Fromowitz called police last fall after his car was vandalized, and he phoned again after last month's arson, fearful that his family might come under attack as well. Police sent a patrol car to guard Fromowitz's house.
Rottenberg also faced months of abuse.
On a Saturday night in October, he called police to report a large group protesting outside his home.
The group of about four dozen males, ranging in age from 15 to 50, dispersed when an officer pulled up, police said. Rottenberg asked a sergeant and police officer to speak with Berger, suggesting he held some sway with the group.
According to the police report, Berger told them he wanted nothing to do with the situation, that the Rottenbergs' problems were their own to handle and that he could not and would not help.

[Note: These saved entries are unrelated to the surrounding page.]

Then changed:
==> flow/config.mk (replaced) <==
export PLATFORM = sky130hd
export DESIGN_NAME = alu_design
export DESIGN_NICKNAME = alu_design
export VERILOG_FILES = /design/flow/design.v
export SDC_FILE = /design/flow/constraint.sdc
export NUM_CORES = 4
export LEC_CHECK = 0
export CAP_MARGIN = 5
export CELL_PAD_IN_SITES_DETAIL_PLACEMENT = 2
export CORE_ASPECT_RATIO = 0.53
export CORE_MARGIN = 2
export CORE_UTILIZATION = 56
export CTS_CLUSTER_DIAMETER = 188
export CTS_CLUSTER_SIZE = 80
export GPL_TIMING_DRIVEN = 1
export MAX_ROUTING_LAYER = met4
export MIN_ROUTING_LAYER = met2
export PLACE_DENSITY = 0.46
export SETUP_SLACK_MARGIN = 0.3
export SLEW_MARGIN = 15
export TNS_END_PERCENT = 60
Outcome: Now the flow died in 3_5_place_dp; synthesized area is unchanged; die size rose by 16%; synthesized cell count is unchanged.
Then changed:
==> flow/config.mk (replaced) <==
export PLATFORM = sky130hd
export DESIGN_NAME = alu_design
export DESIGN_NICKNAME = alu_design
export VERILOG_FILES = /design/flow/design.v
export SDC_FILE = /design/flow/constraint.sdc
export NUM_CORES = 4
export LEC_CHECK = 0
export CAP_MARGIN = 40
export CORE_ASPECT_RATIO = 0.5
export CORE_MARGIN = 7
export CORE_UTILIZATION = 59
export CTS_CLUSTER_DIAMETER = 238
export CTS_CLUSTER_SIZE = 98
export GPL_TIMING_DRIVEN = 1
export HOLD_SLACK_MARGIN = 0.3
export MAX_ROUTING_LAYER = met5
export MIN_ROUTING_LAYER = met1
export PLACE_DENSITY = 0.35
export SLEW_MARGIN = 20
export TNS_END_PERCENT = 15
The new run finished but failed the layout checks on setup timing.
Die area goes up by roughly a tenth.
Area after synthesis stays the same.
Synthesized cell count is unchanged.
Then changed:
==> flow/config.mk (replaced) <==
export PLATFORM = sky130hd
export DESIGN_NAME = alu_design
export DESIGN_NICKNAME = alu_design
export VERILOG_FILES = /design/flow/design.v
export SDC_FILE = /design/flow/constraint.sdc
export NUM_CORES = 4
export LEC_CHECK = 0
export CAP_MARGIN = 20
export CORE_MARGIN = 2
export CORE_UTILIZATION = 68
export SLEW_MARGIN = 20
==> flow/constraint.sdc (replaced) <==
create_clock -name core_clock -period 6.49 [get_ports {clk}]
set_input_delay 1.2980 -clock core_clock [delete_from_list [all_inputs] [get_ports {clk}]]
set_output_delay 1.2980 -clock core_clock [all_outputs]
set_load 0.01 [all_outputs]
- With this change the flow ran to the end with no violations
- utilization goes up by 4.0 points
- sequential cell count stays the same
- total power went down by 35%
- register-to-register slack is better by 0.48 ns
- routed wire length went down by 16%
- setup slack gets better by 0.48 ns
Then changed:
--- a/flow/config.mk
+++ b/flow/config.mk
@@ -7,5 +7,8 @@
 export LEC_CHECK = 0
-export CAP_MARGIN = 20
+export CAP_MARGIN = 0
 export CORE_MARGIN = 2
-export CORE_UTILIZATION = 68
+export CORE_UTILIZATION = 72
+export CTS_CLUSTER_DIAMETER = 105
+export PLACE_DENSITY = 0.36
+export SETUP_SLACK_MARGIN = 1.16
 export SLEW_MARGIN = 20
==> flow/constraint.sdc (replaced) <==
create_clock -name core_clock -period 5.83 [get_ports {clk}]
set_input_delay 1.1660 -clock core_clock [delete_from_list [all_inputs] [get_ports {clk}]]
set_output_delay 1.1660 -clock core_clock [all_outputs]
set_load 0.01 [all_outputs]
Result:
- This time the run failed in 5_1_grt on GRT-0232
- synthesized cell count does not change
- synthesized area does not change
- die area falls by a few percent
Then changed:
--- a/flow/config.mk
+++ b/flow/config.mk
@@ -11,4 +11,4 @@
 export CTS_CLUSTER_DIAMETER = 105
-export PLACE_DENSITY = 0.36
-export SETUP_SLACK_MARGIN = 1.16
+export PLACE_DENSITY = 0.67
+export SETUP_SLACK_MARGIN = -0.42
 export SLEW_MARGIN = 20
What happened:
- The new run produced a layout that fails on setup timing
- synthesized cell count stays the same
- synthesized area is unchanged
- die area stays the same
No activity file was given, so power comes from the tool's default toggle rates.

Fromowitz was also intimidated at the synagogue, where his shoes were taken after he took a dip in the mikvah, a ritual bath. His tallit bag, which includes his prayer shawl and tefillin, was taken from him.
His decision to give up and buy a house in Monsey ended the intimidation in January.
The 33-year-old father of five said he prayed at Friedwald "to help the old people — and (the community) terrorized me ... I don't want my kids growing up this way."
The teens and young men who carry out threats and attacks are "kids that have no brains, no self-esteem," Fromowitz said. "They think if they don't think of David Twersky as God every minute, they're going to die. We're servants of God, not of another guy."
"Anyone who is successful and thinks for himself and not only about the grand rebbe is a threat," he said. "They can't afford for the world to find out what's going on here."
Four days after the arson, the rebbe condemned the violence and offered prayers for those injured, not mentioning any names.
The victim's family rejected his overture.
Aron Rottenberg's son-in-law, Moshe Elbaum, said the New Square religious community uses young people to enforce the customs and rules set forth by the rebbe and his advisers.
The eight-month campaign against his father-in-law was obviously retribution to force him out of the community or keep him in line, he said.
Elbaum, who moved out of New Square when he married Rottenberg's daughter, said the community does not tolerate dissent.
"If you don't follow the rules, you get warned in many different ways," Elbaum said. "If you don't stop and join them, it won't be just stones. Obviously, they did more than stones against my father-in-law."